Meskipun mudah didapat, namun harga yang dikeluarkan membuat mata melotot. Pasalnya, sekarang harga migor di pasaran menjadi Rp 24 ribu/Liter bahkan ada yang lebih.
Menurut pengakuan Lurah Sungai Miai, Gusti Ikrom, keluhan harga migor itu langsung ditemuinya saat monitor di lingkungan kerjanya.
Katanya menyampaikan dari warga migor sekarang mudah didapat namun harganya mahal hingga dua kali lipat dari harga biasanya. Tentu hal tersebut membuat warga belum siap menerima harga migor di tengah sulitnya ekonomi sekarang ini.
“Tadi pagi saya jalan-jalan ke kampung, ya saya temui keluhan warga soal harga migor yang mahal katanya. Ya saya akui memang kondisi sekarang seperti itu,” ucapnya.
Melihat keluhan warganya, mantan ajudan wali kota Banjarmasin ini mengaku akan menggelar pasar murah dengan mengandeng instansi maupun perusahaan.

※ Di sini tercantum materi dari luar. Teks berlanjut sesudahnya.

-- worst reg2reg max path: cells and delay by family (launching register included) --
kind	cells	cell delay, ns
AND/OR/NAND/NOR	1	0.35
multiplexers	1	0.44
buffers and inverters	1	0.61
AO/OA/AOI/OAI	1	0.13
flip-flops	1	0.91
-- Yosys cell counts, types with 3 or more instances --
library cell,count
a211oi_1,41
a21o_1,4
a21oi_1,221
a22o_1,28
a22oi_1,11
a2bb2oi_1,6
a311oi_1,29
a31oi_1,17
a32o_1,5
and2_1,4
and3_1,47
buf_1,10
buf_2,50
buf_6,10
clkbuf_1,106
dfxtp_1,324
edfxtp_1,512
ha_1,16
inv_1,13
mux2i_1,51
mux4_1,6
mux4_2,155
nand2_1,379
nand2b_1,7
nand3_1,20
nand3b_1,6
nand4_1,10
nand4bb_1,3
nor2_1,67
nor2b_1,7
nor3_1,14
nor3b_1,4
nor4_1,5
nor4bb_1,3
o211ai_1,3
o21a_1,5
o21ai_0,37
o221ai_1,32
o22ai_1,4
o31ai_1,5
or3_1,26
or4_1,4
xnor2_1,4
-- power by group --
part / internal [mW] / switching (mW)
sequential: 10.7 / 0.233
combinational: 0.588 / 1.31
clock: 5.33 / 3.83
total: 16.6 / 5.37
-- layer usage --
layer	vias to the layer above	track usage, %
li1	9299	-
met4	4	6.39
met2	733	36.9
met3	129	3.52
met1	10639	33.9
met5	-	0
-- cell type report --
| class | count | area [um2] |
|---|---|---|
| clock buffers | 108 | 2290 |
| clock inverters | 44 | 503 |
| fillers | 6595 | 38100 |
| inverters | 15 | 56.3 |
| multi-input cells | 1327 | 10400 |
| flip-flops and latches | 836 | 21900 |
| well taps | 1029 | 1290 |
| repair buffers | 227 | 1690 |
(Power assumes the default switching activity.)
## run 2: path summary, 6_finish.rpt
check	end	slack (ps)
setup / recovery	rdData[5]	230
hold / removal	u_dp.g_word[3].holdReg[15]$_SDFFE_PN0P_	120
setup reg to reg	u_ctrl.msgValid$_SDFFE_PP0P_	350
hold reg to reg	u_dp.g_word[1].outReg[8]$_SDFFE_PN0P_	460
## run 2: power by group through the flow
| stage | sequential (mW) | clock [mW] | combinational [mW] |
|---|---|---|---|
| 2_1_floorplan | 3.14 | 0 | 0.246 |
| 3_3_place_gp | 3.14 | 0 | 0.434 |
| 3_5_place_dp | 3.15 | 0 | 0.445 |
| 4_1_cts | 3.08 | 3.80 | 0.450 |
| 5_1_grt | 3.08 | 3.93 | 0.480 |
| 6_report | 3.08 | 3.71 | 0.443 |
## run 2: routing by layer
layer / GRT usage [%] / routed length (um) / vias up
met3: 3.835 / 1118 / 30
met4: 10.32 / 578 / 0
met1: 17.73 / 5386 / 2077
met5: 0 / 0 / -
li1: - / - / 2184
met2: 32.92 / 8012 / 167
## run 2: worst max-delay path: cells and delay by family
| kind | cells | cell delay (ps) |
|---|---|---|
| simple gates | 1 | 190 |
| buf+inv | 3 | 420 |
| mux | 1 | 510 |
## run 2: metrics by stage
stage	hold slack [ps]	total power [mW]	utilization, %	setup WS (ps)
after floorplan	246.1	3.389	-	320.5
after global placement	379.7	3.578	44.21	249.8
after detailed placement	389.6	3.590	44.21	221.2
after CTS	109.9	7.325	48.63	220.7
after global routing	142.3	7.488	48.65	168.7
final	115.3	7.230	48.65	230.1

“Kita akan menggelar pasar murah lagi. Ya ini tujuannya untuk sedikit membantu warga,” katanya.
Senada, Kabid Perdagangan Disperdagin Kota Banjarmasin, Rahman Norrahim juga mengakui bahwa stok migor di pasaran sangat banyak namun mahal. Ini terjadi pasca dicabutnya Het oleh pemerintah pusat baru-baru ini.
Melihat langsung kondisi itu, ia merasa ada yang aneh dengan stok migor. Pasalnya, dua hari yang lalu migor masih sulit, namun pasca Het dicabut stok mendadak banyak.
“Aneh saja, dua hari lalu langka, sekarang mendadak menjadi banyak dengan harga mahal,” bebernya.
Dirinya sebagai pejabat di Disperdagin mengaku tidak bisa berbuat apa-apa. Karena memang bukan wewenang pihaknya. Disperdagin saat bisa menyampaika himbauan dan prgram membantu masyarakat, misalnya mengadakan pasar murah yang belakangan ini sering dilaksanakan pihanya.
“Terkait mahalnya harga migor kita tidak bisa menindak. Disperdagin tidak memiliki wewenang itu, namun ini bisa diinterpensi oleh Persatua Perusahaan Indonesia (PPI).